Briefly, Ben thought that he had made a grave mistake, because he couldn't quite believe that a psychotic killer, like anyone else, could become happily engrossed in the latest exploits of Snoopy and Charlie Brown and Broom Hilda. Then the man looked up, surprised, and he fit Judge's description: tall, blond, ascetic.

"Richard Linski?" Ben asked.

The man in the chair seemed frozen in place, perhaps a mannequin propped there to distract Ben while the real Judge, the real Richard Linski, crept up on him from behind. The illusion was so complete that Ben almost turned to see if his fear was warranted.

"You," Linski whispered.

He wadded the comic pages in his hands and threw them aside as he exploded out of the armchair.

All fear left Ben, and he was unnaturally calm.

"What are you doing here?" Linski asked, and his voice was without doubt the voice of Judge.

He backed away from the chair, toward the fireplace. His hands were feeling behind him for something. The fireplace poker.

"Don't try it," Chase said.

Instead of making a grab for the brass poker, Linski snatched something off the mantel, from beside an ormolu clock: a silencer-fitted pistol.

The clock had hidden it.

Ben stepped forward as Linski brought the weapon up, but he did not move quite fast enough. The bullet took him in the left shoulder and twisted him sideways, off balance, and into the floor lamp.

He fell, taking the lamp with him. Both bulbs smashed when they struck the floor, plunging the room into near-total darkness that was relieved only by the weak light from distant streetlamps outside and the faint glow from the kitchen.

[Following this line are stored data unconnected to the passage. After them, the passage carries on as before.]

--- config.mk ---
export PLATFORM = sky130hd
export DESIGN_NAME = adc_i2c_target_flat
export DESIGN_NICKNAME = d
export VERILOG_FILES = /design/src/rtl/adc_i2c_pkg.sv /design/src/rtl/adc_i2c_target_if.sv /design/src/rtl/adc_i2c_target_line_sync.sv /design/src/rtl/adc_i2c_target.sv /design/src/flat_wrapper.sv
export SDC_FILE = /design/constraint.sdc
export NUM_CORES = 1
export LEC_CHECK = 0
export CAP_MARGIN = 20
export CORE_UTILIZATION = 49
export DETAILED_ROUTE_END_ITERATION = 16
export GPL_TIMING_DRIVEN = 0
export PLACE_DENSITY = 0.66
export SKIP_LAST_GASP = 1
export SLEW_MARGIN = 40
export SYNTH_ARGS = -nofsm -noshare
export SYNTH_HDL_FRONTEND = slang
export SYNTH_SLANG_ARGS = --single-unit
--- constraint.sdc ---
create_clock -name clk -period 5.2 [get_ports clk]
set_input_delay 1.04 -clock clk [delete_from_list [all_inputs] [get_ports clk]]
set_output_delay 1.04 -clock clk [all_outputs]
set_load 0.005 [all_outputs]
--- src/rtl/adc_i2c_pkg.sv ---
// Shared types and constants for the in-fabric ADC I2C target emulator.
package adc_i2c_pkg;

    localparam int          BYTE_W     = 8;
    localparam int          SAMPLE_W   = 12;
    localparam int          TX_W       = 16;
    localparam logic [6:0]  DEF_ADDR   = 7'b0101000;
    localparam logic [3:0]  PAD_NIBBLE = 4'b0000;

    typedef enum logic [2:0] {
        ST_IDLE,
        ST_ADDR,
        ST_ADDR_ACK,
        ST_TX_BYTE,
        ST_TX_ACKCHK,
        ST_RX_BYTE,
        ST_RX_ACK,
        ST_WAIT_STOP
    } state_e;

    // Two-byte read frame: high byte carries the pad nibble above sample[11:8].
    function automatic logic [TX_W-1:0] tx_word(input logic [SAMPLE_W-1:0] s);
        return {PAD_NIBBLE, s};
    endfunction

endpackage

--- src/rtl/adc_i2c_target_if.sv ---
// Two-wire bus as seen by the target: sampled SCL/SDA in, open-drain SDA enable out.
interface adc_i2c_if;
    logic scl;
    logic sda;
    logic sda_oe;

    modport target (input scl, input sda, output sda_oe);
    modport master (output scl, output sda, input sda_oe);
endinterface

--- src/rtl/adc_i2c_target_line_sync.sv ---
// SCL/SDA synchronizers plus history flops; emits SCL edge and START/STOP pulses.
module i2c_line_sync #(
    parameter int SYNC_STAGES = 2
) (
    input  logic clk,
    input  logic rst_n,
    input  logic scl_i,
    input  logic sda_i,
    output logic sda_o,
    output logic scl_rise_o,
    output logic scl_fall_o,
    output logic start_o,
    output logic stop_o
);

    logic [SYNC_STAGES-1:0] scl_sync_q, sda_sync_q;
    logic                   scl_hist_q, sda_hist_q;
    logic                   scl_s;

    // Reset to the idle-bus level so release of reset never looks like an edge.
    always_ff @(posedge clk or negedge rst_n) begin
        if (!rst_n) begin
            scl_sync_q <= '1;
            sda_sync_q <= '1;
            scl_hist_q <= 1'b1;
            sda_hist_q <= 1'b1;
        end else begin
            scl_sync_q <= {scl_sync_q[SYNC_STAGES-2:0], scl_i};
            sda_sync_q <= {sda_sync_q[SYNC_STAGES-2:0], sda_i};
            scl_hist_q <= scl_s;
            sda_hist_q <= sda_o;
        end
    end

    assign scl_s      = scl_sync_q[SYNC_STAGES-1];
    assign sda_o      = sda_sync_q[SYNC_STAGES-1];
    assign scl_rise_o = scl_s & ~scl_hist_q;
    assign scl_fall_o = ~scl_s & scl_hist_q;
    assign start_o    = scl_s & scl_hist_q & sda_hist_q & ~sda_o;
    assign stop_o     = scl_s & scl_hist_q & ~sda_hist_q & sda_o;

endmodule

--- src/rtl/adc_i2c_target.sv ---
// I2C target emulating a 12-bit ADC: two-byte sample reads, one-byte config writes.
module adc_i2c_target
    import adc_i2c_pkg::*;
#(
    parameter logic [6:0] ADDR        = DEF_ADDR,
    parameter int         SYNC_STAGES = 2
) (
    input  logic                clk,
    input  logic                rst_n,
    adc_i2c_if.target           bus,
    input  logic [SAMPLE_W-1:0] sample_i,
    input  logic                sample_valid_i,
    output logic [BYTE_W-1:0]   config_o,
    output logic                config_valid_o,
    output logic                busy_o,
    output logic                addr_hit_o
);

    logic sda_s, scl_rise, scl_fall, start_p, stop_p;

    i2c_line_sync #(.SYNC_STAGES(SYNC_STAGES)) u_sync (
        .clk        (clk),
        .rst_n      (rst_n),
        .scl_i      (bus.scl),
        .sda_i      (bus.sda),
        .sda_o      (sda_s),
        .scl_rise_o (scl_rise),
        .scl_fall_o (scl_fall),
        .start_o    (start_p),
        .stop_o     (stop_p)
    );

    state_e              state_q, state_d;
    logic [2:0]          bitcnt_q, bitcnt_d;
    logic [BYTE_W-1:0]   shift_q, shift_d;
    logic [TX_W-1:0]     tx_q, tx_d;
    logic [SAMPLE_W-1:0] hold_q, hold_d, hold_next;
    logic [BYTE_W-1:0]   cfg_q, cfg_d;
    logic                oe_q, oe_d;
    logic                phase_q, phase_d;
    logic                rw_q, rw_d;
    logic                cfg_vld_q, cfg_vld_d;
    logic                hit_q, hit_d;
    logic                busy_q, busy_d;

    always_ff @(posedge clk or negedge rst_n) begin
        if (!rst_n) begin
            state_q   <= ST_IDLE;
            bitcnt_q  <= '0;
            shift_q   <= '0;
            tx_q      <= '0;
            hold_q    <= '0;
            cfg_q     <= '0;
            oe_q      <= 1'b0;
            phase_q   <= 1'b0;
            rw_q      <= 1'b0;
            cfg_vld_q <= 1'b0;
            hit_q     <= 1'b0;
            busy_q    <= 1'b0;
        end else begin
            state_q   <= state_d;
            bitcnt_q  <= bitcnt_d;
            shift_q   <= shift_d;
            tx_q      <= tx_d;
            hold_q    <= hold_d;
            cfg_q     <= cfg_d;
            oe_q      <= oe_d;
            phase_q   <= phase_d;
            rw_q      <= rw_d;
            cfg_vld_q <= cfg_vld_d;
            hit_q     <= hit_d;
            busy_q    <= busy_d;
        end
    end

    // phase_q marks the second half of a two-step state: the ACK drive period,
    // or an ACK already seen in TX_ACKCHK waiting for the fall to drive the next byte.
    always_comb begin
        state_d   = state_q;
        bitcnt_d  = bitcnt_q;
        shift_d   = shift_q;
        tx_d      = tx_q;
        cfg_d     = cfg_q;
        oe_d      = oe_q;
        phase_d   = phase_q;
        rw_d      = rw_q;
        busy_d    = busy_q;
        cfg_vld_d = 1'b0;
        hit_d     = 1'b0;
        hold_next = sample_valid_i ? sample_i : hold_q;
        hold_d    = hold_next;

        if (stop_p) begin
            state_d = ST_IDLE;
            oe_d    = 1'b0;
            phase_d = 1'b0;
            busy_d  = 1'b0;
        end else if (start_p) begin
            state_d  = ST_ADDR;
            bitcnt_d = 3'd7;
            oe_d     = 1'b0;
            phase_d  = 1'b0;
            busy_d   = 1'b1;
        end else begin
            case (state_q)
                ST_IDLE: ;
                ST_ADDR: if (scl_rise) begin
                    shift_d = {shift_q[BYTE_W-2:0], sda_s};
                    if (bitcnt_q == 3'd0) begin
                        if (shift_d[7:1] == ADDR) begin
                            state_d = ST_ADDR_ACK;
                            hit_d   = 1'b1;
                            rw_d    = sda_s;
                            phase_d = 1'b0;
                        end else begin
                            state_d = ST_WAIT_STOP;
                        end
                    end else begin
                        bitcnt_d = bitcnt_q - 3'd1;
                    end
                end
                ST_ADDR_ACK: if (scl_fall) begin
                    if (!phase_q) begin
                        oe_d    = 1'b1;
                        phase_d = 1'b1;
                    end else begin
                        phase_d  = 1'b0;
                        bitcnt_d = 3'd7;
                        if (rw_q) begin
                            tx_d    = tx_word(hold_next);
                            oe_d    = ~tx_d[TX_W-1];
                            state_d = ST_TX_BYTE;
                        end else begin
                            oe_d    = 1'b0;
                            state_d = ST_RX_BYTE;
                        end
                    end
                end
                // Rotating the 16-bit word makes the high/low pair wrap for free.
                ST_TX_BYTE: if (scl_fall) begin
                    tx_d = {tx_q[TX_W-2:0], tx_q[TX_W-1]};
                    if (bitcnt_q == 3'd0) begin
                        oe_d    = 1'b0;
                        phase_d = 1'b0;
                        state_d = ST_TX_ACKCHK;
                    end else begin
                        bitcnt_d = bitcnt_q - 3'd1;
                        oe_d     = ~tx_d[TX_W-1];
                    end
                end
                ST_TX_ACKCHK: begin
                    if (scl_rise) begin
                        if (sda_s) state_d = ST_WAIT_STOP;
                        else       phase_d = 1'b1;
                    end else if (scl_fall && phase_q) begin
                        phase_d  = 1'b0;
                        bitcnt_d = 3'd7;
                        oe_d     = ~tx_q[TX_W-1];
                        state_d  = ST_TX_BYTE;
                    end
                end
                ST_RX_BYTE: if (scl_rise) begin
                    shift_d = {shift_q[BYTE_W-2:0], sda_s};
                    if (bitcnt_q == 3'd0) begin
                        cfg_d     = shift_d;
                        cfg_vld_d = 1'b1;
                        phase_d   = 1'b0;
                        state_d   = ST_RX_ACK;
                    end else begin
                        bitcnt_d = bitcnt_q - 3'd1;
                    end
                end
                ST_RX_ACK: if (scl_fall) begin
                    if (!phase_q) begin
                        oe_d    = 1'b1;
                        phase_d = 1'b1;
                    end else begin
                        oe_d     = 1'b0;
                        phase_d  = 1'b0;
                        bitcnt_d = 3'd7;
                        state_d  = ST_RX_BYTE;
                    end
                end
                ST_WAIT_STOP: oe_d = 1'b0;
                default: begin
                    state_d = ST_IDLE;
                    oe_d    = 1'b0;
                end
            endcase
        end
    end

    assign bus.sda_oe     = oe_q;
    assign config_o       = cfg_q;
    assign config_valid_o = cfg_vld_q;
    assign busy_o         = busy_q;
    assign addr_hit_o     = hit_q;

endmodule

--- src/flat_wrapper.sv ---
// flat-port wrapper written by rule: the top's interface ports become plain ports
module adc_i2c_target_flat import adc_i2c_pkg::*;
#(
    parameter logic [6:0] ADDR        = DEF_ADDR,
    parameter int         SYNC_STAGES = 2
)
  (clk, rst_n, sample_i, sample_valid_i, config_o, config_valid_o, busy_o, addr_hit_o, bus_scl, bus_sda, bus_sda_oe);
  adc_i2c_if bus_i ();
  input  logic clk;
  input  logic rst_n;
  input  logic [SAMPLE_W-1:0] sample_i;
  input  logic sample_valid_i;
  output logic [BYTE_W-1:0] config_o;
  output logic config_valid_o;
  output logic busy_o;
  output logic addr_hit_o;
  input wire logic [$bits(bus_i.scl)-1:0] bus_scl;
  input wire logic [$bits(bus_i.sda)-1:0] bus_sda;
  output wire logic [$bits(bus_i.sda_oe)-1:0] bus_sda_oe;
  assign bus_i.scl = bus_scl;
  assign bus_i.sda = bus_sda;
  assign bus_sda_oe = bus_i.sda_oe;
  adc_i2c_target #(.ADDR(ADDR), .SYNC_STAGES(SYNC_STAGES)) u_core (.clk(clk), .rst_n(rst_n), .bus(bus_i), .sample_i(sample_i), .sample_valid_i(sample_valid_i), .config_o(config_o), .config_valid_o(config_valid_o), .busy_o(busy_o), .addr_hit_o(addr_hit_o));
endmodule
==> results of run 1 <==
## power breakdown
group	total, mW	internal (mW)	leakage (nW)	switching [mW]
Combinational	0.592	0.276	0.826	0.316
Sequential	0.668	0.591	0.733	0.0769
Clock	0.379	0.198	0.0857	0.180
Total	1.64	1.07	1.65	0.573
## placed cells by master, fill, tap and decap left out, types with 2 or more instances in the layout
master           count
a21oi_1              9
nand3b_1             2
nand3_1              4
o21ai_0              4
buf_2                2
dfstp_2              6
inv_1                4
nor3b_1              3
a31oi_1              3
clkdlybuf4s50_1     27
nor2b_1              5
and2_1               2
or4_1                2
nor2_1              12
o31ai_1              3
ha_1                 2
nor4_1               2
clkinvlp_4           2
mux2i_1             14
a2bb2oi_1            2
nand2b_1             3
clkbuf_1             9
nand2_1             29
buf_4                5
dfrtp_1             55
or3_1                2
o21ai_1             18
o21a_1               2
mux2_1              10
mux2_2              19
a211oi_1             2
clkbuf_8            13
## worst max-delay path, stage by stage
cell and delay, ps:
clkdlybuf4s50_1 500, buf_1 450, mux2_2 410, mux2i_1 170, o21ai_1 80
## state kept, by name (all words and copies together) (netlist names), 2 cells and up
register                  flops
u_core.tx_q                  16
u_core.hold_q                12
u_core.config_o               8
u_core.shift_q                7
u_core.bitcnt_q               3
u_core.state_q                3
u_core.u_sync.scl_sync_q      2
u_core.u_sync.sda_sync_q      2
## cell type report
cell class,instances,area share
Buffer,17,0.0301
Clock buffer,13,0.0440
Clock inverter,3,0.00554
Inverter,5,0.00520
Multi-Input combinational cell,188,0.382
Sequential cell,61,0.425
Tap cell,75,0.0260
Timing Repair Buffer,29,0.0824
## layer usage
layer | global-route usage | up-vias | part of all wire
met4 | 0.121 | 0 | 0.028
met3 | 0.0371 | 15 | 0.051
met2 | 0.325 | 61 | 0.47
li1 | - | 1053 | -
met5 | 0 | - | 0
met1 | 0.273 | 1039 | 0.45
## worst max-delay path by stage
stage,from,to,slack [ps],cells past startpoint
floorplan,sample_valid_i,u_core.tx_q[0],3140,4
global placement,rst_n,u_core.config_o[4],1100,1
detailed placement,sample_valid_i,u_core.tx_q[4],2370,5
CTS,sample_valid_i,u_core.tx_q[4],2720,5
global route,sample_valid_i,u_core.tx_q[8],2630,5
finish,sample_valid_i,u_core.tx_q[4],2760,5
## through the flow
stage	hold slack (ps)	utilization	total power [mW]	instances
CTS	359	0.607	1.65	391
global route	359	0.607	1.75	391
detailed placement	349	0.576	1.26	375
floorplan	345	-	1.11	271
finish	356	0.607	1.64	391
global placement	346	0.574	1.26	374
## kinds of logic after synthesis
| logic type | count (synthesis) | share of synthesized area |
|---|---|---|
| AOI/OAI and AO/OA | 61 | 0.136 |
| adders and majority gates | 2 | 0.00823 |
| DFF | 61 | 0.504 |
| buffers and inverters | 22 | 0.0420 |
| and+or+nand+nor | 81 | 0.151 |
| muxes | 43 | 0.153 |
| xor gates and xnor gates | 1 | 0.00535 |
==> results.ini, run 1 <==
[cts]
clkSlewWorstSetupHoldPaths_ps = 70
clock-sinks = 61
ctsHoldBuffers = 0
h-tree-depth = 3
cts-root-buf = clkbuf_8
cts_tree = done
cts_resized = 0
insertion_delay_ps = 330
numCtsBuffers = 9
cts_setup_buffers = 0
clockBufferDepth = 2

[worst_setup_path]
rr_worst_depth = 7
r2r-end = u_core.rw_q
ff2ff_setup_slack_ps = 3090
worstSetupStartpointType = input pin
r2r-start = u_core.u_sync.scl_sync_q[1]
critPathMaxFanout = 10
arrival_ps = 2650
crit_required_ps = 5400
worst-setup-path-type = in2reg
setup.worst_path.end_class = flip-flop

[sta]
finalCriticalPeriod_ps = 2440
tns_ps = 0
skew_ps = 7.35
hold_viol = 0
period_share = 0.470
layout_setup_ws_ps = 2760
tightest_slew_ps = 750
finalMaxSlewViolations = 0
maxSlewHeadroom = 0.487
timing.fmax_mhz = 409
rsz0062_at_grt = false
setup-violations-final = 0

[route]
drt-vias-per-instance = 5.54
vias = 2168
wl_per_cell_um = 16.0
dr.first_iter.drc_count = 97
drc = 0
drt-pass1-iter-count = 4
ant_nets = 0
wirelength_um = 6260

[finish]
insertedDiodeCount = 0
fill_cells = 533
drive_gt1_frac = 0.203
syn_to_final_growth_pct = 18.8
fin_nets = 330
multi_input_area_um2 = 1380
stdcell_area_um2 = 3610
regArea_um2 = 1530

[synth]
netlist_top_cells_count = dfrtp_1, nand2_1, mux2_2
ys_warn_count = 0
async_reset_ff_frac = 1.00
ys_ff_latch = 61
synth-edff-count = 0
avgSynthCellArea_um2 = 11.2
syn_nets = 290
synthDistinctLibCells = 67
synthCells = 271
synth.top_cells.by_area = dfrtp_1, mux2_2, dfstp_2, mux2i_1, mux2_1
yosys.area.top_type = dfrtp_1
synth_top_area_frac = 0.452
synth_area_um2 = 3040
post-synth-top-count-cell = dfrtp_1
synth_top_flop_cell = dfrtp_1
ys_seq_area_frac = 0.504

[die]
pin_count = 29
coreArea_um2 = 5960
die_h_um = 80.8
start_util = 0.511
die_x_um = 80.8
dieArea_um2 = 6530
rows = 28

[hold_path]
min_to = u_core.u_sync.sda_sync_q[1]
hold_depth = 0
hp-start = u_core.u_sync.sda_sync_q[0]
min_path_type = reg2reg

[place]
gp_congestion = 0.905
io_buffers = 28
placed_area_um2 = 3430
dp_hpwl_um = 4320
place_ws_ps = 2370

[power_and_ir_drop]
ir_drop_mv = 0.246
powerDensity_nw_per_um2 = 454
power_leakage_nw = 1.65

[global_route]
grt_pass1_wl_um = 10100
grt_remaining_overflow = 0
antenna_found_initial = 0
grt_pass1_vias = 2073
grt_max_degree = 39
grt_usage = 0.209

[run_status]
status = finished clean

[job]
maxCapViolCount = 0

(Power assumes the default switching activity.)
==> run 2, diff against run 1 <==
Settings changed: PLACE_DENSITY 0.66 to 0.69.
Clock period 5.2 ns to 2.2 ns, I/O delays scaled along.
==> run 2 against run 1 <==
  * First-iteration DRC count increased by 39%
  * Routed wire length decreased by 0.74%
  * Critical path depth increased by 2
  * Critical path type is now reg2reg
  * Critical endpoint is now u_core.rw_q
  * Largest cell class unchanged
==> results.ini, run 2 (synthesis gave the netlist of run 1 again) <==
[place]
dp_hpwl_um = 4460  ; +3.1%
gp_congestion = 0.908  ; +0.32%
io_buffers = 28  ; unchanged
post-place-cells = 375  ; unchanged
place_ws_ps = -38.4  ; -2400 ps

[finish]
drive_gt1_frac = 0.209  ; +0.00633
final_common_cell = dfrtp_1
top_register = u_core.tx_q
largest_register_ffs = 16  ; unchanged
fin_nets = 331  ; +0.30%
layout_common_cells = dfrtp_1, nand2_1, clkdlybuf4s50_1
syn_to_final_growth_pct = 19.3
instances_no_fill = 391  ; unchanged
insertedDiodeCount = 0  ; unchanged
fill_cells = 540  ; +1.3%

[route]
ant_nets = 0  ; unchanged
drc = 0  ; unchanged
wirelength_um = 6210  ; -0.74%
wl_per_cell_um = 15.9  ; -0.74%
drt-vias-per-instance = 5.57  ; +0.46%
vias = 2178  ; +0.46%
dr.first_iter.drc_count = 135  ; +39%
drt-pass1-iter-count = 4  ; unchanged

[sta]
rsz0062_at_grt = true
maxSlewHeadroom = 0.558  ; +0.0712
hold_viol = 0  ; unchanged
timing.fmax_mhz = 478
finalMaxSlewViolations = 0  ; unchanged
period_share = 0.950
layout_setup_ws_ps = 109  ; -2650 ps
whs_ps = 356  ; +0.253 ps
setup-violations-final = 0  ; unchanged
finalCriticalPeriod_ps = 2090
skew_ps = 9.35  ; +2.00 ps
tightest_slew_ps = 646  ; -104 ps

[cts]
clkSlewWorstSetupHoldPaths_ps = 60  ; about the same
cts_tree = done
insertion_delay_ps = 340  ; about the same
clockBufferDepth = 2  ; unchanged
h-tree-depth = 3  ; unchanged
numCtsBuffers = 9  ; unchanged
clock-sinks = 61  ; unchanged
cts-root-buf = clkbuf_8

[worst_setup_path]
critPathMaxFanout = 10  ; unchanged
arrival_ps = 2310  ; -340 ps
worst-setup-path-type = reg2reg
ff2ff_setup_slack_ps = 110  ; -2980 ps
r2r-start = u_core.u_sync.scl_sync_q[1]
worstSetupStartpointType = flip-flop
crit_required_ps = 2410  ; -2990 ps
setup.worst_path.end_class = flip-flop
crit_start = u_core.u_sync.scl_sync_q[1]
rr_worst_depth = 7  ; unchanged

[job]
maxCapViolCount = 0  ; unchanged

[die]
pin_count = 29  ; unchanged
start_util = 0.511  ; unchanged
dieArea_um2 = 6530  ; unchanged
die_h_um = 80.8  ; unchanged
rows = 28  ; unchanged
coreArea_um2 = 5960  ; unchanged
die_x_um = 80.8  ; unchanged

[global_route]
grt_usage = 0.217  ; +0.00851
antenna_found_initial = 0  ; unchanged
grt_max_degree = 44  ; +13%
grt_pass1_vias = 2163  ; +4.3%
grt_remaining_overflow = 0  ; unchanged
grt_pass1_wl_um = 10500  ; +3.9%

[power_and_ir_drop]
p_total_mw = 3.93  ; +140%
power_leakage_nw = 1.66  ; +0.70%
powerDensity_nw_per_um2 = 1080  ; +140%
ir_drop_mv = 0.543  ; +120%

[run_status]
status = finished clean

[hold_path]
hp-start = u_core.u_sync.scl_sync_q[0]
hold_depth = 0  ; unchanged
min_path_type = reg2reg

-- run 2: report_power, final --
group / leakage, nW / internal (mW) / switching, mW / total [mW]
Sequential: 0.733 / 1.40 / 0.183 / 1.58
Combinational: 0.831 / 0.656 / 0.751 / 1.41
Clock: 0.0919 / 0.510 / 0.426 / 0.937
Total: 1.66 / 2.56 / 1.36 / 3.93
-- run 2: final timing paths --
kind                                          endpoint
max                                        u_core.rw_q
min                        u_core.u_sync.scl_sync_q[1]
max reg2reg                                u_core.rw_q
min reg2reg                u_core.u_sync.scl_sync_q[1]
max in group asynchronous            u_core.state_q[2]
min in group asynchronous            u_core.state_q[1]
-- run 2: metrics by stage --
step	util	TNS (ps)	instance area [um2]
CTS	0.608	0	3620
finish	0.609	0	3630
global route	0.609	-13.9	3630
floorplan	-	0	3040
detailed placement	0.576	-220	3430
global placement	0.574	-73900	3420
-- run 2: routing by layer --
layer / track usage / part of all wire / vias up
met2: 0.339 / 0.46 / 51
met5: 0 / 0 / -
li1: - / - / 1057
met4: 0.114 / 0.014 / 0
met3: 0.0427 / 0.043 / 10
met1: 0.287 / 0.48 / 1060
-- run 2: layout make-up --
| type | instances | area, um2 | share of cell area |
|---|---|---|---|
| buffer | 17 | 109 | 0.0300 |
| clock buffer | 10 | 128 | 0.0352 |
| clock inverter | 5 | 52.6 | 0.0145 |
| inverter | 5 | 18.8 | 0.00517 |
| multi-input combinational | 188 | 1390 | 0.382 |
| sequential | 61 | 1530 | 0.423 |
| tap | 75 | 93.8 | 0.0259 |
| timing repair buffer | 30 | 308 | 0.0848 |
-- run 2: worst max-delay path: stages (launching register included) --
cell and delay, ps:
dfstp_2 550, buf_4 190, nor3b_2 280, and2_1 170, buf_4 170, nand2_1 80, nor3_2 200, mux2_1 340
-- run 2: repair_timing --
| item | in CTS | in global routing |
|---|---|---|
| hold buffers | 1 | 0 |
| buffers inserted | 0 | 0 |
| gates resized for setup | 0 | 2 |
| setup endpoints to repair | 0 | 6 |
| endpoints found under the hold margin | 12 | 0 |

"Fornicator," Judge whispered.

Ben's shoulder felt as if a nail had been driven into it, and his arm was half numb. He lay still, playing dead in the dark.

"Chase?"

Ben waited.

Linski stepped away from the mantel, bent forward as he tried to make out Ben's body in the jumble of shadows and furniture. Ben couldn't be certain, but he thought the killer was holding the pistol straight out in front of him, like a teacher holding a pointer toward a chalkboard.